Hiszpańska lewica przedstawi w parlamencie projekt legalizacji eutanazji. Władze socjalistów, największego opozycyjnego ugrupowania, porozumiały się już w tej sprawie z koalicją ultralewicowych ugrupowań Unidos Podemos. Komentatorzy zwracają uwagę, że przeciwko przepisom wprowadzającym do hiszpańskiego ustawodawstwa instytucję tzw. śmierci wspomaganej, opowiedzą się zapewne rządzący krajem ludowcy, a także partia Ciudadanos.

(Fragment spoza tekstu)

File: src/rtl/kphd_pkg.sv
// ----------------------------------------------------------------------------
// kphd_pkg
// Shared types and constants of the key press / hold / double press classifier.
// ----------------------------------------------------------------------------
`default_nettype none

package kphd_pkg;

  localparam int KPHD_NUM_KEYS = 128;

  localparam int KEY_W   = 7;
  localparam int ACT_W   = 2;
  localparam int TIME_W  = 32;
  localparam int FLAG_W  = 4;
  localparam int CFG_W   = 16;
  localparam int PADDR_W = 4;
  localparam int PDATA_W = 32;

  localparam logic [ACT_W-1:0] ACT_NONE    = 2'd0;
  localparam logic [ACT_W-1:0] ACT_PRESS   = 2'd1;
  localparam logic [ACT_W-1:0] ACT_RELEASE = 2'd2;

  localparam logic [FLAG_W-1:0] FLAG_NONE    = 4'b0000;
  localparam logic [FLAG_W-1:0] FLAG_PRESS   = 4'b0001;
  localparam logic [FLAG_W-1:0] FLAG_HOLD    = 4'b0010;
  localparam logic [FLAG_W-1:0] FLAG_RELEASE = 4'b0100;
  localparam logic [FLAG_W-1:0] FLAG_DOUBLE  = 4'b1000;

  localparam logic [1:0] REG_RELEASE_MIN = 2'd0;
  localparam logic [1:0] REG_DOUBLE_MIN  = 2'd1;
  localparam logic [1:0] REG_DOUBLE_MAX  = 2'd2;
  localparam logic [1:0] REG_HOLD_MAX    = 2'd3;

  localparam logic [CFG_W-1:0] RELEASE_MIN_RST = 16'd20;
  localparam logic [CFG_W-1:0] DOUBLE_MIN_RST  = 16'd50;
  localparam logic [CFG_W-1:0] DOUBLE_MAX_RST  = 16'd300;
  localparam logic [CFG_W-1:0] HOLD_MAX_RST    = 16'd100;

  typedef struct packed {
    logic [CFG_W-1:0] release_min;
    logic [CFG_W-1:0] double_min;
    logic [CFG_W-1:0] double_max;
    logic [CFG_W-1:0] hold_max;
  } cfg_t;

  typedef struct packed {
    logic [FLAG_W-1:0] flags;
    logic [FLAG_W-1:0] last_sig;
    logic [TIME_W-1:0] stamp;
    logic [TIME_W-1:0] dur;
  } entry_t;

  typedef struct packed {
    logic clear;
    logic load;
    logic read;
    logic elapse;
    logic decide;
  } ctrl_cmd_t;

  typedef struct packed {
    logic clear_last;
  } dp_stat_t;

endpackage

`default_nettype wire

File: src/rtl/kphd_cfg.sv
// ----------------------------------------------------------------------------
// kphd_cfg
// Threshold registers behind the APB-style port.
// ----------------------------------------------------------------------------
`default_nettype none

module kphd_cfg (
  input  wire logic                           clk,
  input  wire logic                           rst_n,
  input  wire logic                           psel,
  input  wire logic                           penable,
  input  wire logic                           pwrite,
  input  wire logic [kphd_pkg::PADDR_W-1:0]   paddr,
  input  wire logic [kphd_pkg::PDATA_W-1:0]   pwdata,
  output logic      [kphd_pkg::PDATA_W-1:0]   prdata,
  output logic                                pready,
  output kphd_pkg::cfg_t                      cfg
);
  import kphd_pkg::*;

  logic [CFG_W-1:0] release_min_r;
  logic [CFG_W-1:0] double_min_r;
  logic [CFG_W-1:0] double_max_r;
  logic [CFG_W-1:0] hold_max_r;
  logic             wr_en;
  logic [1:0]       reg_idx;

  assign pready  = 1'b1;
  assign wr_en   = psel && penable && pwrite && pready;
  assign reg_idx = paddr[3:2];

  always_ff @(posedge clk) begin
    if (!rst_n) begin
      release_min_r <= RELEASE_MIN_RST;
      double_min_r  <= DOUBLE_MIN_RST;
      double_max_r  <= DOUBLE_MAX_RST;
      hold_max_r    <= HOLD_MAX_RST;
    end else if (wr_en) begin
      case (reg_idx)
        REG_RELEASE_MIN: release_min_r <= pwdata[CFG_W-1:0];
        REG_DOUBLE_MIN:  double_min_r  <= pwdata[CFG_W-1:0];
        REG_DOUBLE_MAX:  double_max_r  <= pwdata[CFG_W-1:0];
        REG_HOLD_MAX:    hold_max_r    <= pwdata[CFG_W-1:0];
        default: ;
      endcase
    end
  end

  always_comb begin
    case (reg_idx)
      REG_RELEASE_MIN: prdata = PDATA_W'(release_min_r);
      REG_DOUBLE_MIN:  prdata = PDATA_W'(double_min_r);
      REG_DOUBLE_MAX:  prdata = PDATA_W'(double_max_r);
      REG_HOLD_MAX:    prdata = PDATA_W'(hold_max_r);
      default:         prdata = '0;
    endcase
  end

  assign cfg.release_min = release_min_r;
  assign cfg.double_min  = double_min_r;
  assign cfg.double_max  = double_max_r;
  assign cfg.hold_max    = hold_max_r;

endmodule

`default_nettype wire

File: config.mk
export PLATFORM = sky130hd
export DESIGN_NAME = kphd_cfg
export DESIGN_NICKNAME = d
export VERILOG_FILES = /design/src/rtl/kphd_pkg.sv /design/src/rtl/kphd_cfg.sv
export SDC_FILE = /design/constraint.sdc
export NUM_CORES = 1
export LEC_CHECK = 0
export BUFFER_PORTS_ARGS = -buffer_cell sky130_fd_sc_hd__buf_2
export CAP_MARGIN = 30
export CORE_MARGIN = 10
export CORE_UTILIZATION = 42
export CTS_CLUSTER_SIZE = 10
export DETAILED_ROUTE_END_ITERATION = 12
export PLACE_DENSITY = 0.78
export SLEW_MARGIN = 20
export SYNTH_ARGS = -nofsm -noshare
export SYNTH_HDL_FRONTEND = slang
export SYNTH_SLANG_ARGS = --single-unit
File: constraint.sdc
create_clock -name clk -period 1.05 [get_ports clk]
set_input_delay 0.105 -clock clk [delete_from_list [all_inputs] [get_ports clk]]
set_output_delay 0.105 -clock clk [all_outputs]
set_load 0.01 [all_outputs]
==> results of run 1 <==
-- sequential cells by signal, indices dropped and copies added, names as in the netlist --
signal         flops
double_max_r      16
double_min_r      16
hold_max_r        16
release_min_r     16
-- per-stage QoR --
stage	util (%)	setup slack, ns	setup TNS (ns)	cell area [µm²]
global placement	58.6	-0.169	-8.46	4020
finish	66.1	-0.354	-5.34	4540
CTS	63.9	-0.366	-5.54	4390
global route	66.1	-0.376	-5.94	4540
floorplan	-	0.0134	0	3070
detailed placement	58.6	-0.205	-11.06	4020
-- power by group through the flow --
stage	clock (mW)	sequential (mW)	combinational [mW]
2_1_floorplan	0	2.55	0.328
3_3_place_gp	0	2.53	0.554
3_5_place_dp	0	2.53	0.569
4_1_cts	2.33	2.48	0.609
5_1_grt	2.42	2.48	0.673
6_report	2.28	2.48	0.624
-- synth_stat cells (all sizes together) --
cell	instances	share of area, %
o211ai	5	1.3
o21ai	5	0.83
nand3	1	0.17
inv	6	0.75
or3	1	0.21
conb	2	0.25
mux2i	59	20
mux4	16	13
dfxtp	64	43
or2	1	0.21
buf	27	7.3
nand2	68	8.5
nand4	1	0.71
nor2b	11	2.3
nand2b	1	0.21
nor3	2	0.88
clkbuf	10	1.3
-- metal layers --
| metal | track usage [%] | part of all wire, % |
|---|---|---|
| met4 | 6.26 | 1.5 |
| met1 | 17.8 | 39 |
| met2 | 27.7 | 51 |
| met5 | 0 | 0 |
| met3 | 5.76 | 9.0 |
-- timing repair --
item | CTS | global route
hold endpoints to repair | 0 | 0
buffers inserted | 9 | 5
resized for setup | 39 | 39
endpoints found under the setup margin | 17 | 31
-- area by class of cell --
| class | instances | area [µm²] | area share (%) |
|---|---|---|---|
| flip-flops and latches | 64 | 1330 | 29.3 |
| clock inverters | 6 | 83.8 | 1.85 |
| multi-input cells | 188 | 1480 | 32.6 |
| repair buffers | 180 | 1380 | 30.3 |
| clock buffers | 10 | 128 | 2.81 |
| well taps | 96 | 120 | 2.65 |
| inverters | 6 | 22.5 | 0.496 |
-- logic make-up after synthesis --
kind of cell	Yosys count
flops	64
mux	75
simple gates	86
buf+inv	43
other cells	2
compound gates	10
-- critical path, delay by kind of cell, from the launching register on --
family / cells / cell delay, ns
DFF: 1 / 0.33
buffers and inverters: 1 / 0.14
muxes: 1 / 0.49
-- worst paths after layout --
path | start | slack, ns | endpoint
max reg2reg | hold_max_r[11]$_SDFFE_PN0P_ | 0.18 | hold_max_r[11]$_SDFFE_PN0P_
min | pwdata[5] | 0.04 | release_min_r[5]$_SDFFE_PN0P_
min reg2reg | double_min_r[9]$_SDFFE_PN0P_ | 0.46 | double_min_r[9]$_SDFFE_PN0P_
max | hold_max_r[3]$_SDFFE_PN0P_ | -0.35 | prdata[3]
==> reports/results.tsv, run 1 <==
stage	metric	value	unit
setup_path	slowest_delay	0.49	ns
setup_path	reg2reg_depth	5	
pwr	sequentialPowerShare	46.1	%
run_status	violations	setup timing	
cts	numCtsBuffers	9	
pwr	comb_power_share	11.6	%
route	routed_wirelength	9280	µm
setup_path	cp_cell_sequence	mux4_2 > buf_6	
floorplan	die-area	10900	µm²
cts	postCtsHoldBufs	0	
final_layout	final_nets	490	
global_routing	gr-usage-all-layers	16.1	%
pwr	netSwitchingFraction	23.9	%
placement	dp_hpwl	6860	µm
pwr	p_int	4.10	mW
synthesis	synth_cell_types	22	
synthesis	synth_cells	280	
route	drc	0	
placement	dp_cells	521	
floorplan	start_util	43.7	%
global_routing	grt_pass1_wl	14500	µm
cts	cts_tree	built	
final_layout	diodes	0	
pwr	ir_drop	698	µV
setup_path	cp-end-kind	primary output	
floorplan	num_io_pins	138	
floorplan	coreArea	6870	µm²
sta	maxSlewViolCount	0	
synthesis	synth_top_family_by_area	multiplexers	
sta	rsz0062_at_grt	true	
run_status	status	finished, violations left	
route	vias_per_cell	4.87	
cts	clock_sinks	64	
synthesis	yosys.area_share.xor_xnor	0	%
sta	period_minus_slack	1.40	ns
setup_path	cp.arrival	1.30	ns
setup_path	slowest_stage	mux4_2	
pwr	switchingPower	1.29	mW
placement	gp_congestion	0.799	
setup_path	crit_type	register to primary output	
final_layout	layout_commonest_cell	buf_2	
sta	fin_ws	-0.354	ns
synthesis	synth_area_per_cell	10.7	µm²
setup_path	cp.required	0.94	ns
final_layout	fill_cells	564	
flow_run	cap_violations	0	
route	drt_iter0_drc	113	
sta	holdWs	0.0385	ns
cts	clk_latency	0.33	ns
synthesis	yosys.area_share.adder	0	%
floorplan	row_count	30	
synthesis	synth_area	3000	µm²
final_layout	final_cell_mix	75 x buf_2, 68 x nand2_1, 67 x buf_4	
sta	finalClockSkew	0	ns
setup_path	critPathLaunchType	register	
route	drtAntennaViolNets	0	
pwr	p_total	5.38	mW
sta	max_freq	712	MHz
synthesis	yosys.area_share.simple	13.2	%
sta	hold_viol	0	
worst_hold_path	hold_depth	3	
floorplan	die_h	105	µm
route	dr.pass1.iters	4	
synthesis	synth-seq-area-share	42.7	%
final_layout	area_delta_synth_final	51.3	%
global_routing	grt_antenna_before_repair	0	
cts	cts.htree.levels	3	
cts	cts-root-buf	clkbuf_8	
cts	cts_max_path_buffers	2	
global_routing	grt_start_max_net_pins	44	
synthesis	yosys_register_bits	64	
final_layout	fin_cells	550	
sta	setup_violations	17	
synthesis	synthMuxAreaShare	32.5	%
pwr	leakage	2.25	nW
route	routed-via-count	2681	
synthesis	synth_compound_area_share	2.09	%
global_routing	grt_pass1_vias	2831	
synthesis	yosysWarnings	0	
placement	portBuffers	102	
pwr	powerDensity	1190	nW/µm²
global_routing	grt_overflow_total	0	
setup_path	worst-path-max-fanout	2	
floorplan	dieWidth	105	µm
route	wl_per_cell	16.9	µm
pwr	p_clk_share	42.3	%
sta	finalCritPeriodShare	134	%
worst_hold_path	hold_class	input port to register	
cts	path_clk_slew	0.08	ns
final_layout	drive_gt1_share	55.5	%
Note: power is estimated with default switching activity, not from simulation.
==> inputs of run 2 (changes only) <==
--- a/config.mk
+++ b/config.mk
@@ -8,6 +8,8 @@
 export BUFFER_PORTS_ARGS = -buffer_cell sky130_fd_sc_hd__buf_2
 export CAP_MARGIN = 30
+export CELL_PAD_IN_SITES_DETAIL_PLACEMENT = 1
+export CELL_PAD_IN_SITES_GLOBAL_PLACEMENT = 1
 export CORE_MARGIN = 10
-export CORE_UTILIZATION = 42
+export CORE_UTILIZATION = 31
 export CTS_CLUSTER_SIZE = 10
 export DETAILED_ROUTE_END_ITERATION = 12
==> constraint.sdc (replaced) <==
create_clock -name clk -period 1.05 [get_ports clk]
set_input_delay 0.0525 -clock clk [delete_from_list [all_inputs] [get_ports clk]]
set_output_delay 0.0525 -clock clk [all_outputs]
set_load 0.01 [all_outputs]
==> run 2 against run 1 <==
Against the previous run:
- the run still ends with setup timing left
- cell count up 5.5%
- global-route usage is 1.6 points lower
- clock-buffer cell count rose by 1
- sequential power about the same
- non-clock buffer count shrank 2
- power is 0.35% lower
- fmax rose by 4.6%
- routed wire length is 10% higher
- final area down 1.3%
- combinational power about the same
==> reports/results.tsv, run 2 (same netlist as run 1, synthesis figures left out) <==
stage	metric	value	unit
global_routing	grt_start_max_net_pins	43	
route	vias_per_cell	4.59	
global_routing	gr-usage-all-layers	14.6	%
setup_path	cp-end-kind	primary output	
cts	path_clk_slew	0.07	ns
setup_path	r2r_start	double_max_r[8]$_SDFFE_PN1P_	
sta	hold_viol	0	
route	drt_iter0_drc	99	
setup_path	crit_type	register to primary output	
final_layout	final_area	4480	µm²
setup_path	reg2reg_depth	3	
final_layout	final_cell_mix	86 x buf_2, 68 x nand2_1, 61 x buf_4	
pwr	powerDensity	1200	nW/µm²
global_routing	grt_pass1_wl	16600	µm
worst_hold_path	hold_class	input port to register	
cts	clock_sinks	64	
sta	maxSlewViolCount	0	
sta	finalClockSkew	0	ns
placement	placed_area	3840	µm²
setup_path	cp.required	1.00	ns
final_layout	final_nets	488	
sta	fin_ws	-0.292	ns
route	routed_wirelength	10200	µm
setup_path	cp.arrival	1.29	ns
cts	clk_latency	0.33	ns
route	routed-via-count	2663	
route	drc	0	
cts	cts-root-buf	clkbuf_8	
pwr	sequentialPowerShare	46.3	%
pwr	p_clk_share	42.1	%
worst_hold_path	hold_depth	3	
floorplan	coreArea	9330	µm²
worst_hold_path	whs_endpoint	double_max_r[14]$_SDFFE_PN0P_	
cts	cts.htree.levels	3	
final_layout	drive_gt1_share	54.5	%
final_layout	area_delta_synth_final	49.4	%
cts	cts_tree	built	
pwr	switchingPower	1.28	mW
pwr	comb_power_share	11.6	%
placement	gp_congestion	0.755	
sta	period_minus_slack	1.34	ns
global_routing	grt_antenna_before_repair	0	
sta	setup_violations	16	
pwr	p_int	4.08	mW
global_routing	grt_overflow_total	0	
cts	cts_max_path_buffers	2	
placement	portBuffers	102	
sta	max_freq	745	MHz
placement	dp_hpwl	7490	µm
floorplan	start_util	32.2	%
run_status	status	finished, violations left	
setup_path	worst-path-max-fanout	2	
setup_path	critPathLaunchType	register	
setup_path	reg2reg_slack	0.27	ns
setup_path	r2r_end	double_max_r[8]$_SDFFE_PN1P_	
global_routing	grt_pass1_vias	3037	
run_status	violations	setup timing	
worst_hold_path	hp-start	pwdata[14]	
cts	numCtsBuffers	9	
floorplan	dieWidth	118	µm
floorplan	num_io_pins	138	
route	drtAntennaViolNets	0	
sta	holdWs	0.0444	ns
final_layout	diodes	0	
route	dr.pass1.iters	4	
sta	finalCritPeriodShare	128	%
floorplan	die_h	118	µm
pwr	netSwitchingFraction	23.9	%
sta	rsz0062_at_grt	true	
pwr	leakage	2.20	nW
floorplan	row_count	35	
floorplan	die-area	14000	µm²
final_layout	layout_commonest_cell	buf_2	
pwr	ir_drop	512	µV
route	wl_per_cell	17.7	µm
flow_run	cap_violations	0	
## run 2: worst max-delay path, cell delays in order, from the launching register on
cell	delay (ns)
dfxtp_2	0.32
mux4_2	0.49
buf_6	0.14
## run 2: final cells by class
class,count,area [µm²]
Fill cell,1080,4850
Multi-Input combinational cell,188,1480
Sequential cell,64,1340
Clock inverter,4,70.1
Timing Repair Buffer,178,1280
Clock buffer,11,131
Tap cell,129,161
Inverter,6,22.5
## run 2: layer usage
| metal | vias to the layer above | track usage [%] | share of wire [%] |
|---|---|---|---|
| li1 | 1257 | - | - |
| met1 | 1306 | 16.2 | 42 |
| met2 | 86 | 25.1 | 50 |
| met3 | 14 | 4.90 | 6.7 |
| met4 | 0 | 5.80 | 1.6 |
| met5 | - | 0 | 0 |
## run 2: per-stage QoR
stage                     total power, mW  setup TNS (ns)  utilization, %  std cells  worst slack (ns)
after global routing                 5.60           -5.26            48.0        580            -0.342
final                                5.37           -4.34            48.0        580            -0.292
after detailed placement             3.08           -5.12            41.2        528            -0.160
after floorplan                      2.87               0               -        295            0.0344
after CTS                            5.43           -4.72            47.5        576            -0.319
after global placement               3.07           -2.33            41.2        528           -0.0839
## run 2: worst max-delay path by stage
stage	start	to	slack (ns)	cells after the start
2_1_floorplan	paddr[3]	hold_max_r[5]$_SDFFE_PN1P_	0.03	6
3_5_place_dp	paddr[2]	double_min_r[13]$_SDFFE_PN0P_	-0.16	5
4_1_cts	hold_max_r[2]$_SDFFE_PN1P_	prdata[2]	-0.32	2
5_1_grt	hold_max_r[15]$_SDFFE_PN0P_	prdata[15]	-0.34	2
3_3_place_gp	paddr[3]	prdata[6]	-0.08	4
6_report	hold_max_r[2]$_SDFFE_PN1P_	prdata[2]	-0.29	2
## run 2: repair_timing
item                                    CTS  global route
hold buffers                              7             0
endpoints found under the setup margin   16            16
hold endpoints to repair                 10             0
resized for setup                        62             5
setup buffers                            26             4
## run 2: power by group through the flow
stage	clock, mW	sequential, mW	combinational (mW)
4_1_cts	2.32	2.48	0.622
2_1_floorplan	0	2.55	0.322
6_report	2.26	2.48	0.623
3_3_place_gp	0	2.54	0.529
5_1_grt	2.44	2.49	0.677
3_5_place_dp	0	2.54	0.542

W prawie hiszpańskim istnieje wprawdzie przepis o tzw. godnej śmierci, pozwalający na szereg praktyk medycznych służących uśmierzaniu bólu, ale zakazana jest jakakolwiek ingerencja w terapię, która przyspiesza śmierć pacjenta lub wspieranie go w akcie samobójczym. Za takie praktyki kodeks karny przewiduje karę do 10 lat więzienia.
Wesprzyj nas już teraz!
Od kilku miesięcy działania na rzecz legalizacji eutanazji podejmowane są też w parlamencie sąsiedniej Portugalii. Na przełomie lat 2016 i 2017 ugrupowania lewicowe złożyły tam trzy odrębne projekty ustaw w tej sprawie. Spotkały się one ze stanowczym sprzeciwem przedstawicieli Kościoła katolickiego, a także dużej części środowisk lekarskich. Przewodniczący episkopatu, patriarcha Lizbony kard. Manuel Clemente już kilkakrotnie wzywał rodzimych polityków, aby odstąpili od prób legalizacji tzw. śmierci wspomaganej. Podkreślił, że wszelkie działania służące wprowadzeniu eutanazji do prawa są nadużyciem.
Z kolei kilka tygodni temu przewodniczący Izby Lekarskiej Portugalii Miguel Guimaraes zaapelował do władz swego kraju o rozpisanie referendum w sprawie legalizacji eutanazji. Wyraził przekonanie, iż zdrowy rozsądek społeczeństwa wygra, a tzw. śmierć wspomagana nie zostanie zapisana w portugalskim prawie. Guimaraes przypomniał, że większość środowiska lekarskiego w tym kraju jest przeciwna eutanazji.